So much for a fresh idea
Richard BoutwellLake Mead #5, 2008 Platinum/Palladium Print
Richard Botuwell Saudi Arabia #3, 2008 Platinum/Palladium Print
I have been working on and off for the last two years compositing hundreds of appropriated satellite images to make massive files which I use as a starting point for making large-format abstract platinum-palladium prints of places of economic, political, and environmental interest. I was initially drawn by the aspects of multi-layered abstraction created by elevation and the compositing of images captured over the course of several years, and the way in which we increasingly rely on viewing satellite and aerial images in daily life—from finding our way to a restaurant on Google Maps to their use fighting wars.
I have been dreaming about how to write a grant that will allow me access to a satellite and a year to make pictures with it.
Looks like Andreas Gurksy had the same idea—sort of.
Here is an excerpt from the press release for his upcoming show at the Beverly Hills Gagosian Gallery.

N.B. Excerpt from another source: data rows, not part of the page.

==> src/rtl/regbank_pkg.sv <==
package regbank_pkg;

    localparam int unsigned NGPR     = 4;
    localparam int unsigned IDX_W    = 2;
    localparam int unsigned FLAG_W   = 16;
    localparam int unsigned PAIR_LO  = 2;
    localparam int unsigned PAIR_HI  = 3;

    // Declaration order matches the word layout, bit 14 down to bit 0.
    typedef struct packed {
        logic       qflag;
        logic       bank_sel;
        logic       frac_mode;
        logic       move_ctl;
        logic [3:0] aux4;
        logic       fast_en;
        logic       irq_en;
        logic       nest_en;
        logic [3:0] prio_lvl;
    } flag_t;

    localparam flag_t FLAG_RST = '{
        qflag: 1'b0, bank_sel: 1'b0, frac_mode: 1'b0, move_ctl: 1'b1,
        aux4: 4'd0, fast_en: 1'b0, irq_en: 1'b0, nest_en: 1'b0,
        prio_lvl: 4'd8
    };

endpackage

In the new Ocean series, Gursky has for the first time relinquished his position behind the camera to work with satellite images of the world as his raw material, creating contemporary mappe del mondo on a scale befitting the cosmic grandeur of the subject. In their darkly nuanced surfaces, he has worked to reconcile the division between the machine eye and the human eye, continuing the debates and practices begun in the nineteenth century regarding photography and the issue of artistic expression versus objective science.